Since one cannot be certain of the validity of a hypothesis, it will prove helpful to discern which hypothesis seems "less wrong." Revonsuo's idea about the original purpose of dreams simply provides us with a more complete look at the story behind dreaming. That is to say, it is by no means a complete idea on its own. While it is interesting to think that some of the content of our dreams may have had an evolutionary function, it should be noted that dreams are not predictable. (8) Each person experiences life differently, and through dreaming, can create experiences that will be unique to them, therefore entering a "world of his own" as Plutarch suggested.
As modern-day humans, we are not faced with the same limitations as our ancestors. Our survival and chances of reproduction have little to do with our threat avoidance capabilities.

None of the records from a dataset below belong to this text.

--- src/rtl/rotator_pkg.sv ---
package rotator_pkg;

  // Beat geometry.
  localparam int word_width = 8;
  localparam int lanes      = 4;
  localparam int data_width = word_width * lanes;

  // Largest kernel and channel counts a bank must hold.
  localparam int kw_max     = 3;
  localparam int cin_max    = 8;
  localparam int bank_depth = kw_max * cin_max;
  localparam int addr_bits  = $clog2(bank_depth);

  // Replays of one kernel set.
  localparam int reps_max = 16;

  // Counter widths for the config fields.
  localparam int kw_bits   = $clog2(kw_max);
  localparam int cin_bits  = $clog2(cin_max);
  localparam int reps_bits = $clog2(reps_max);

  // Config beat from the low bits of its data.
  typedef struct packed {
    logic [kw_bits-1:0]   kw_1;
    logic [cin_bits-1:0]  cin_1;
    logic [reps_bits-1:0] reps_1;
  } rot_cfg_t;

  localparam int cfg_bits = $bits(rot_cfg_t);

  // Sideband that travels with every output beat.
  typedef struct packed {
    logic [kw_bits-1:0] kw_1;
    logic               first_pass;
    logic               cin_last;
    logic               pass_end;
  } rot_user_t;

  // One output beat of a bank.
  typedef struct packed {
    logic [data_width-1:0] data;
    rot_user_t             user;
    logic                  last;
  } bank_out_t;

  // Bank life cycle.
  typedef enum logic [1:0] {
    bank_empty,
    bank_fill,
    bank_full,
    bank_drain
  } bank_state_e;

endpackage

--- src/rtl/weight_bank.sv ---
module weight_bank import rotator_pkg::*; (
  input  logic                  aclk,
  input  logic                  rst_n,
  input  logic                  wr_valid,
  input  logic                  wr_last,
  input  logic [data_width-1:0] wr_data,
  output logic                  wr_ready,
  input  logic                  rd_ready,
  output logic                  rd_valid,
  output bank_out_t             rd_beat
);

  bank_state_e state;
  rot_cfg_t    cfg;

  logic [data_width-1:0] mem [bank_depth];
  logic [addr_bits-1:0]  wr_addr;
  logic [addr_bits-1:0]  rd_addr;

  // Drain position.
  logic [kw_bits-1:0]   col;
  logic [cin_bits-1:0]  ch;
  logic [reps_bits-1:0] pass;
  logic                 issue_done;

  // Memory read stage.
  logic                  fetch_vld;
  logic [data_width-1:0] mem_q;
  rot_user_t             fetch_user;
  logic                  fetch_last;

  // Output register.
  logic      out_vld;
  bank_out_t out_beat;

  logic wr_fire;
  logic out_xfer;
  logic load_out;
  logic rd_en;
  logic col_end;
  logic ch_end;
  logic pass_end;
  logic last_pass;

  assign wr_ready = (state == bank_empty) || (state == bank_fill);
  assign wr_fire  = wr_valid && wr_ready;

  assign out_xfer = out_vld && rd_ready;
  assign load_out = fetch_vld && (!out_vld || out_xfer);

  // Fetch only when the read stage will be free next cycle.
  assign rd_en = (state == bank_drain) && !issue_done && (!fetch_vld || load_out);

  assign col_end   = (col == cfg.kw_1);
  assign ch_end    = (ch == cfg.cin_1);
  assign pass_end  = col_end && ch_end;
  assign last_pass = (pass == cfg.reps_1);

  assign rd_valid = out_vld;
  assign rd_beat  = out_beat;

  always_ff @(posedge aclk) begin
    if (!rst_n) begin
      state   <= bank_empty;
      cfg     <= '0;
      wr_addr <= '0;
    end else begin
      case (state)
        bank_empty: begin
          if (wr_fire) begin
            cfg     <= rot_cfg_t'(wr_data[cfg_bits-1:0]);
            wr_addr <= '0;
            state   <= bank_fill;
          end
        end
        bank_fill: begin
          if (wr_fire) begin
            wr_addr <= wr_addr + 1'b1;
            if (wr_last) begin
              state <= bank_full;
            end
          end
        end
        bank_full: begin
          // Wait for this bank's read turn.
          if (rd_ready) begin
            state <= bank_drain;
          end
        end
        bank_drain: begin
          if (out_xfer && out_beat.last) begin
            state <= bank_empty;
          end
        end
        default: state <= bank_empty;
      endcase
    end
  end

  always_ff @(posedge aclk) begin
    if ((state == bank_fill) && wr_fire) begin
      mem[wr_addr] <= wr_data;
    end
  end

  // Walk columns inside channels inside passes.
  always_ff @(posedge aclk) begin
    if (!rst_n) begin
      rd_addr    <= '0;
      col        <= '0;
      ch         <= '0;
      pass       <= '0;
      issue_done <= 1'b0;
    end else if (state == bank_full) begin
      rd_addr    <= '0;
      col        <= '0;
      ch         <= '0;
      pass       <= '0;
      issue_done <= 1'b0;
    end else if (rd_en) begin
      if (pass_end) begin
        rd_addr <= '0;
        col     <= '0;
        ch      <= '0;
        pass    <= pass + 1'b1;
        if (last_pass) begin
          issue_done <= 1'b1;
        end
      end else begin
        rd_addr <= rd_addr + 1'b1;
        if (col_end) begin
          col <= '0;
          ch  <= ch + 1'b1;
        end else begin
          col <= col + 1'b1;
        end
      end
    end
  end

  always_ff @(posedge aclk) begin
    if (!rst_n) begin
      fetch_vld <= 1'b0;
    end else if (rd_en) begin
      fetch_vld <= 1'b1;
    end else if (load_out) begin
      fetch_vld <= 1'b0;
    end
  end

  // Flags ride along with the memory read.
  always_ff @(posedge aclk) begin
    if (rd_en) begin
      mem_q                 <= mem[rd_addr];
      fetch_user.kw_1       <= cfg.kw_1;
      fetch_user.first_pass <= (pass == '0);
      fetch_user.cin_last   <= ch_end;
      fetch_user.pass_end   <= pass_end;
      fetch_last            <= pass_end && last_pass;
    end
  end

  always_ff @(posedge aclk) begin
    if (!rst_n) begin
      out_vld <= 1'b0;
    end else if (load_out) begin
      out_vld <= 1'b1;
    end else if (out_xfer) begin
      out_vld <= 1'b0;
    end
  end

  always_ff @(posedge aclk) begin
    if (load_out) begin
      out_beat.data <= mem_q;
      out_beat.user <= fetch_user;
      out_beat.last <= fetch_last;
    end
  end

endmodule

--- src/rtl/bank_sched.sv ---
module bank_sched import rotator_pkg::*; (
  input  logic                  aclk,
  input  logic                  rst_n,

  // Input stream.
  input  logic                  s_valid,
  input  logic                  s_last,
  input  logic [data_width-1:0] s_data,
  output logic                  s_ready,

  // Output stream.
  input  logic                  m_ready,
  output logic                  m_valid,
  output bank_out_t             m_beat,

  // Bank write side.
  output logic [1:0]            wr_valid,
  output logic [1:0]            wr_last,
  output logic [data_width-1:0] wr_data,
  input  logic [1:0]            wr_ready,

  // Bank read side.
  input  logic [1:0]            rd_valid,
  input  bank_out_t [1:0]       rd_beat,
  output logic [1:0]            rd_ready
);

  logic wr_turn;
  logic rd_turn;
  logic ready_en;

  logic s_fire;
  logic m_fire;

  // Input stays closed for the first cycle out of reset.
  always_ff @(posedge aclk) begin
    if (!rst_n) begin
      ready_en <= 1'b0;
    end else begin
      ready_en <= 1'b1;
    end
  end

  assign s_ready = ready_en && wr_ready[wr_turn];
  assign s_fire  = s_valid && s_ready;

  assign m_valid = rd_valid[rd_turn];
  assign m_beat  = rd_beat[rd_turn];
  assign m_fire  = m_valid && m_ready;

  // Write side steering.
  always_comb begin
    wr_valid = '0;
    wr_last  = '0;
    wr_valid[wr_turn] = s_valid && ready_en;
    wr_last[wr_turn]  = s_last;
  end

  assign wr_data = s_data;

  // Only the bank whose turn it is sees m_ready.
  always_comb begin
    rd_ready = '0;
    rd_ready[rd_turn] = m_ready;
  end

  // Write turn flips at the end of each input packet.
  always_ff @(posedge aclk) begin
    if (!rst_n) begin
      wr_turn <= 1'b0;
    end else if (s_fire && s_last) begin
      wr_turn <= ~wr_turn;
    end
  end

  // Read turn flips after the final replayed beat.
  always_ff @(posedge aclk) begin
    if (!rst_n) begin
      rd_turn <= 1'b0;
    end else if (m_fire && m_beat.last) begin
      rd_turn <= ~rd_turn;
    end
  end

endmodule
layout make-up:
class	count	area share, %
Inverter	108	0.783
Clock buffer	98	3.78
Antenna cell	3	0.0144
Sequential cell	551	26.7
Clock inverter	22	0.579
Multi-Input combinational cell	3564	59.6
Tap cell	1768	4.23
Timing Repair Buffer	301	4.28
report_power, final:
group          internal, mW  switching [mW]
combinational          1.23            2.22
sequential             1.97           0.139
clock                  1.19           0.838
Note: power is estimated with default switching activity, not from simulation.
==> src/verilog/mips_pkg.sv <==
package mips_pkg;

  // major opcodes, instruction bits 31:26.
  localparam logic [5:0] OP_RTYPE = 6'h00;
  localparam logic [5:0] OP_ADDI  = 6'h08;
  localparam logic [5:0] OP_ADDIU = 6'h09;
  localparam logic [5:0] OP_LUI   = 6'h0f;
  localparam logic [5:0] OP_ORI   = 6'h0d;
  localparam logic [5:0] OP_XORI  = 6'h0e;
  localparam logic [5:0] OP_ANDI  = 6'h0c;
  localparam logic [5:0] OP_LW    = 6'h23;
  localparam logic [5:0] OP_SW    = 6'h2b;
  localparam logic [5:0] OP_BEQ   = 6'h04;
  localparam logic [5:0] OP_BNE   = 6'h05;
  localparam logic [5:0] OP_J     = 6'h02;

  localparam int ALU_CTRL_W = 6;

  // R-type function codes double as ALU codes.
  localparam logic [ALU_CTRL_W-1:0] F_ADD   = 6'b100000;
  localparam logic [ALU_CTRL_W-1:0] F_ADDU  = 6'b100001;
  localparam logic [ALU_CTRL_W-1:0] F_SUB   = 6'b100010;
  localparam logic [ALU_CTRL_W-1:0] F_SUBU  = 6'b100011;
  localparam logic [ALU_CTRL_W-1:0] F_AND   = 6'b100100;
  localparam logic [ALU_CTRL_W-1:0] F_OR    = 6'b100101;
  localparam logic [ALU_CTRL_W-1:0] F_XOR   = 6'b100110;
  localparam logic [ALU_CTRL_W-1:0] F_NOR   = 6'b100111;
  localparam logic [ALU_CTRL_W-1:0] F_SLT   = 6'b101010;
  localparam logic [ALU_CTRL_W-1:0] F_SLTU  = 6'b101011;
  localparam logic [ALU_CTRL_W-1:0] F_SLL   = 6'b000000;
  localparam logic [ALU_CTRL_W-1:0] F_SRL   = 6'b000010;
  localparam logic [ALU_CTRL_W-1:0] F_SRA   = 6'b000011;
  localparam logic [ALU_CTRL_W-1:0] F_SLLV  = 6'b000100;
  localparam logic [ALU_CTRL_W-1:0] F_SRLV  = 6'b000110;
  localparam logic [ALU_CTRL_W-1:0] F_SRAV  = 6'b000111;
  localparam logic [ALU_CTRL_W-1:0] F_JR    = 6'b001000;

  // these ALU codes have no function code behind them.
  localparam logic [ALU_CTRL_W-1:0] F_LUI   = 6'b111100;
  localparam logic [ALU_CTRL_W-1:0] F_ROTR  = 6'b111110;
  localparam logic [ALU_CTRL_W-1:0] F_ROTRV = 6'b111111;

  // word addresses; registers sit at 0 to 31.
  localparam logic [5:0] ADR_INSTR  = 6'h20;
  localparam logic [5:0] ADR_STATUS = 6'h21;

  localparam int ST_ZERO    = 0;
  localparam int ST_JR      = 1;
  localparam int ST_ILLEGAL = 2;

endpackage

==> src/verilog/alu_control.sv <==
`timescale 1ns/100ps

module alu_control
  import mips_pkg::*;
(
  input  logic [5:0]            i_alu_op,
  input  logic [5:0]            i_func,
  input  logic                  i_r_field,
  output logic [ALU_CTRL_W-1:0] o_alu_ctrl,
  output logic                  o_shamt_src,
  output logic                  o_jr,
  output logic                  o_legal
);

  always_comb
  begin
    o_alu_ctrl  = '0;
    o_shamt_src = 1'b0;
    o_jr        = 1'b0;
    o_legal     = 1'b1;
    case (i_alu_op)
      OP_ADDI, OP_ADDIU, OP_LW, OP_SW:
        o_alu_ctrl = F_ADD;
      OP_BEQ, OP_BNE:
        o_alu_ctrl = F_SUB;
      OP_ORI:
        o_alu_ctrl = F_OR;
      OP_XORI:
        o_alu_ctrl = F_XOR;
      OP_ANDI:
        o_alu_ctrl = F_AND;
      OP_LUI:
        o_alu_ctrl = F_LUI;
      OP_RTYPE:
      begin
        case (i_func)
          F_ADD, F_ADDU, F_SUB, F_SUBU, F_AND, F_OR, F_XOR, F_NOR,
          F_SLT, F_SLTU, F_SLLV, F_SRAV:
            o_alu_ctrl = i_func;
          F_SRLV:
            o_alu_ctrl = i_r_field ? F_ROTRV : i_func;
          F_SLL, F_SRA:
          begin
            o_alu_ctrl  = i_func;
            o_shamt_src = 1'b1;
          end
          F_SRL:
          begin
            // the rotate bit turns a logical shift right into rotr.
            o_alu_ctrl  = i_r_field ? F_ROTR : i_func;
            o_shamt_src = 1'b1;
          end
          F_JR:
          begin
            o_alu_ctrl = i_func;
            o_jr       = 1'b1;
          end
          default:
            o_legal = 1'b0;
        endcase
      end
      // j and anything unlisted land here.
      default:
        o_legal = 1'b0;
    endcase
  end

endmodule
<file path="config.mk">
export PLATFORM = sky130hd
export DESIGN_NAME = hazardUnit
export DESIGN_NICKNAME = d
export VERILOG_FILES = /design/src/hdl/mipsPkg.sv /design/src/hdl/hazardUnit.sv
export SDC_FILE = /design/constraint.sdc
export NUM_CORES = 1
export LEC_CHECK = 0
export CORE_AREA = 2 2 39 41
export DETAILED_ROUTE_END_ITERATION = 16
export DIE_AREA = 0 0 41 43
export DONT_BUFFER_PORTS = 1
export PLACE_DENSITY = 0.47
export SLEW_MARGIN = 25
export SYNTH_ARGS = -nofsm -noshare
export SYNTH_HDL_FRONTEND = slang
export SYNTH_SLANG_ARGS = --single-unit
</file>
<file path="constraint.sdc">
create_clock -name vclk -period 1.58
set_clock_uncertainty 0.05 [all_clocks]
set_input_delay 0.079 -clock vclk [all_inputs]
set_output_delay 0.079 -clock vclk [all_outputs]
set_load 0.02 [all_outputs]
</file>
File: config.mk
export PLATFORM = sky130hd
export DESIGN_NAME = executeStage
export DESIGN_NICKNAME = d
export VERILOG_FILES = /design/src/hdl/mipsPkg.sv /design/src/hdl/executeStage.sv
export SDC_FILE = /design/constraint.sdc
export NUM_CORES = 1
export LEC_CHECK = 0
export BUFFER_PORTS_ARGS = -buffer_cell sky130_fd_sc_hd__buf_2
export CELL_PAD_IN_SITES_DETAIL_PLACEMENT = 1
export CELL_PAD_IN_SITES_GLOBAL_PLACEMENT = 1
export CORE_MARGIN = 1.5
export CORE_UTILIZATION = 37
export CTS_CLUSTER_DIAMETER = 40
export DETAILED_ROUTE_END_ITERATION = 16
export PLACE_DENSITY_LB_ADDON = 0.12
export SYNTH_ARGS = -nofsm -noshare
export SYNTH_HDL_FRONTEND = slang
export SYNTH_SLANG_ARGS = --single-unit
File: constraint.sdc
create_clock -name clk -period 5.4 [get_ports clk]
set_clock_uncertainty 0.05 [all_clocks]
set_input_delay 0.81 -clock clk [delete_from_list [all_inputs] [get_ports clk]]
set_output_delay 0.81 -clock clk [all_outputs]
set_load 0.005 [all_outputs]
File: src/hdl/mipsPkg.sv
//################################################
// shared words, instruction views, ALU and
// forwarding encodings, opcode and funct codes
//################################################
package mipsPkg;

    typedef logic [31:0] wordT;
    typedef logic [4:0] regAddrT;

    typedef struct packed {
        logic [5:0] opcode;
        regAddrT rs;
        regAddrT rt;
        regAddrT rd;
        logic [4:0] shamt;
        logic [5:0] funct;
    } rFieldsT;

    typedef struct packed {
        logic [5:0] opcode;
        regAddrT rs;
        regAddrT rt;
        logic [15:0] imm16;
    } iFieldsT;

    // one instruction word, seen as R or I format
    typedef union packed {
        rFieldsT r;
        iFieldsT i;
    } instrT;

    typedef enum logic [2:0] {aluAdd, aluSub, aluAnd, aluOr, aluSlt} aluOpT;

    // operand source, newest result first
    typedef enum logic [1:0] {fwdNone, fwdMem, fwdWb} fwdSelT;

    localparam logic [5:0] opRtype = 6'h00;
    localparam logic [5:0] opAddi = 6'h08;
    localparam logic [5:0] opLw = 6'h23;
    localparam logic [5:0] opSw = 6'h2b;
    localparam logic [5:0] opBeq = 6'h04;
    localparam logic [5:0] opBne = 6'h05;
    localparam logic [5:0] opHalt = 6'h3f;

    localparam logic [5:0] fnAdd = 6'h20;
    localparam logic [5:0] fnSub = 6'h22;
    localparam logic [5:0] fnAnd = 6'h24;
    localparam logic [5:0] fnOr = 6'h25;
    localparam logic [5:0] fnSlt = 6'h2a;

endpackage

File: src/hdl/executeStage.sv
//################################################
// forwarding muxes, ALU, branch decision and
// EX/MEM register
//################################################
`timescale 1ns/1ps

module executeStage (
    input  logic clk,
    input  logic rstN,
    input  logic run,
    input  logic idexRegWr,
    input  logic idexMemRd,
    input  logic idexMemWr,
    input  logic idexMemToReg,
    input  logic idexBranchEq,
    input  logic idexBranchNe,
    input  logic idexAluSrcImm,
    input  logic idexHalt,
    input  mipsPkg::aluOpT idexAluOp,
    input  mipsPkg::wordT idexRsData,
    input  mipsPkg::wordT idexRtData,
    input  mipsPkg::wordT idexImm,
    input  mipsPkg::wordT idexBranchTarget,
    input  mipsPkg::regAddrT idexDst,
    input  mipsPkg::wordT wbData,
    input  mipsPkg::fwdSelT fwdA,
    input  mipsPkg::fwdSelT fwdB,
    input  mipsPkg::fwdSelT fwdStore,
    output logic branchTaken,
    output mipsPkg::wordT branchTarget,
    output mipsPkg::wordT exmemAluResult,
    output mipsPkg::wordT exmemStoreData,
    output mipsPkg::regAddrT exmemDst,
    output logic exmemRegWr,
    output logic exmemMemRd,
    output logic exmemMemWr,
    output logic exmemMemToReg,
    output logic exmemHalt
);
    import mipsPkg::*;

    wordT opA, rtFwd, opB, storeFwd, aluOut;

    function automatic wordT pick(fwdSelT sel, wordT regVal, wordT memVal, wordT wbVal);
        case (sel)
            fwdMem: return memVal;
            fwdWb: return wbVal;
            default: return regVal;
        endcase
    endfunction

    assign opA = pick(fwdA, idexRsData, exmemAluResult, wbData);
    assign rtFwd = pick(fwdB, idexRtData, exmemAluResult, wbData);
    assign storeFwd = pick(fwdStore, idexRtData, exmemAluResult, wbData);
    // addi, lw and sw take the immediate
    assign opB = idexAluSrcImm ? idexImm : rtFwd;

    always_comb begin
        case (idexAluOp)
            aluSub: aluOut = opA - opB;
            aluAnd: aluOut = opA & opB;
            aluOr: aluOut = opA | opB;
            aluSlt: aluOut = {31'b0, $signed(opA) < $signed(opB)};
            default: aluOut = opA + opB;
        endcase
    end

    // compare uses the register value of rt, never the immediate
    assign branchTaken = (idexBranchEq && opA == rtFwd) || (idexBranchNe && opA != rtFwd);
    assign branchTarget = idexBranchTarget;

    always_ff @(posedge clk) begin
        if (!rstN || !run) begin
            exmemRegWr <= 1'b0;
            exmemMemRd <= 1'b0;
            exmemMemWr <= 1'b0;
            exmemMemToReg <= 1'b0;
            exmemHalt <= 1'b0;
        end else begin
            exmemRegWr <= idexRegWr;
            exmemMemRd <= idexMemRd;
            exmemMemWr <= idexMemWr;
            exmemMemToReg <= idexMemToReg;
            exmemHalt <= idexHalt;
        end
    end

    always_ff @(posedge clk) begin
        exmemAluResult <= aluOut;
        exmemStoreData <= storeFwd;
        exmemDst <= idexDst;
    end

endmodule

# == Yosys cells after proc, flatten, opt, wreduce, memory -nomap -nowiden ==
# Cells that the tools add are included.
# op_classes
add_sub_neg,2
magnitude_cmp,1
eq_ne,12
n_mux,5
n_bitwise,2
reduce_logical,6
# op_table
op,count
$pmux 32 s2,3
$pmux 32 s4,1
$add 32x32->32,1
$and 32x32->32,1
$eq 32x32->1,1
$lt 32x32->1,1
$mux 32,1
$ne 32x32->1,1
$or 32x32->32,1
$sub 32x32->32,1
$eq 2x1->1 const B,3
$eq 2x2->1 const B,3
$eq 3x2->1 const B,2
$eq 3x1->1 const B,1
$eq 3x3->1 const B,1
$logic_and 1x1->1,2
$logic_not 1->1,2
$logic_or 1x1->1,2
# totals
regBits,74
wordCells,36

# == Longest topological paths before layout ==
# depth
word_depth,5
depth_mapped,18

# == Worst setup path after synthesis ==
# Ideal clock, no wire load.
# synth_path
path_type,in2reg
start,in fwdB[0]
end,reg exmemAluResult[22]
setup_ps,122
t_arrival_ps,4513
t_required_ps,5228
setup_slack_ps,715
path_stages,17
path_buffers,2
path_cell_list,inv_1 -> ha_1 -> clkbuf_1 -> buf_1 -> nor2_1 -> a21oi_1 -> o21ai_0 -> ha_1 -> fa_1 -> or2_1 -> a221oi_2 -> o211a_1 -> nor3_4 -> o31ai_4 -> a21oi_1 -> a211o_1 -> a221o_1
# synth_via
elab_chain_cells,5
elab_cells_between_ends,9
# synth_lines
item,line,rtl
"start, declared",executeStage.sv:27,"input mipsPkg::fwdSelT fwdB,"
$eq 2x2->1 / $eq 2x1->1 (equally long branches),executeStage.sv:45,case (sel)
$pmux 32 s2 *,executeStage.sv:45,
$mux 32 *,executeStage.sv:56,assign opB = idexAluSrcImm ? idexImm : rtFwd;
$add 32x32->32 (tied with other cells),executeStage.sv:64,default: aluOut = opA + opB;
$pmux 32 s4 *,executeStage.sv:59,case (idexAluOp)
net aluOut[22],executeStage.sv:42,"wordT opA, rtFwd, opB, storeFwd, aluOut;"
"end signal, assigned",executeStage.sv:89,exmemAluResult <= aluOut;
"end, declared",executeStage.sv:31,"output mipsPkg::wordT exmemAluResult,"
# Mark *: on every way through the listed nets, which the timed path passes. The rest lies on a longest branch.
# A chain may end at the register's enable or synchronous reset.

# == Worst setup path in the final report ==
# layout_path
start,in fwdA[0]
end,out branchTaken
# layout_via
elab_chain_cells,5
elab_cells_between_ends,8
# layout_lines
item,line,rtl
"start, declared",executeStage.sv:26,"input mipsPkg::fwdSelT fwdA,"
$eq 2x2->1 / $eq 2x1->1 (equally long branches),executeStage.sv:45,
$pmux 32 s2 *,executeStage.sv:45,
$eq 32x32->1 / $ne 32x32->1 (equally long branches),executeStage.sv:69,assign branchTaken = (idexBranchEq && opA == rtFwd) || (idexBranchNe && opA != rtFwd);
$logic_and 1x1->1,executeStage.sv:69,
$logic_or 1x1->1 *,executeStage.sv:69,
"end, declared",executeStage.sv:29,"output logic branchTaken,"
# Mark *: on every way between the ends. The rest lies on a longest branch, timed or not.
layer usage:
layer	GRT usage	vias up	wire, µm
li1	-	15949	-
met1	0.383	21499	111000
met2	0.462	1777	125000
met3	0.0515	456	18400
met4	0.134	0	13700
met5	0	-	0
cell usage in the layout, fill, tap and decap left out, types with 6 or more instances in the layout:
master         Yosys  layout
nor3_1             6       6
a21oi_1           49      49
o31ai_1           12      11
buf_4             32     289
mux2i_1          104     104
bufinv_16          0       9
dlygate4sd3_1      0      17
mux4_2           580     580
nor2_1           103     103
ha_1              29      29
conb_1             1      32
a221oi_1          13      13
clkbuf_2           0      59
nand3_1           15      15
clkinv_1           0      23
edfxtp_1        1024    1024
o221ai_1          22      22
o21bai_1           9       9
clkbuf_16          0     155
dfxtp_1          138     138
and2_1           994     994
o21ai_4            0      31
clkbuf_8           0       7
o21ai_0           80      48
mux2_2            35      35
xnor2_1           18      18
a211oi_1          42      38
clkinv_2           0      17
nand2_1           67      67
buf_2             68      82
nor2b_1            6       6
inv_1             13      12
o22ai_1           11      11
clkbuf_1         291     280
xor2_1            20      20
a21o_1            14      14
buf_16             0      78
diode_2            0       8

So, if we assume that dreams initially served as a feature of evolution, what function, if any, does dreaming serve in humans presently? On the one hand, we could revert back to the original theory, with a twist. We can suggest that dreaming serves no real function at present. For example, people having suffered through traumatic ordeals often complain of nightmares. Dreamless nights would in fact be helpful in these situations, as far as mental health is concerned. So while dreams are sometimes a welcome escape from reality, other times reality is a welcome escape from our dreams. On the other hand, dreams perhaps serve a more fundamental purpose nowadays. In recalling our dreams, we are able to learn about ourselves using a broader spectrum of information. Above all, it is important to keep in mind, that we are all different. We therefore experience the world differently, react differently, and dream differently.
1)E-classics.com background on Plutarch
2)A website containing famous quotes about sleep
3)HowStuffWorks.com : Sleep, A simple explanation of the process of sleep.
4) The reinterpretation of dreams: An evolutionary hypothesis of the function of dreaming., Abstract from Behavioral and Brain Sciences, Dec 2000 v23 i6 p877.
5)Brain Basics: Understanding Sleep, A detailed explanation of sleep and dreaming from the National Institute of Neurological Disorders and Stroke.
6)HowStuffWorks.com: Dreams, A simple explanation of the process of dreaming.
7)Dreaming and Consciousness: Testing the Threat Simulation Theory of the Function of Dreaming, More on the Evolutionary basis of dreaming from Revonsuo, et al. PSYCHE, 6(8), October 2000.
8)From Genomes to Dreams, an essay by Paul Grobstein, Winter 1991, from the Serendip website of Bryn Mawr College.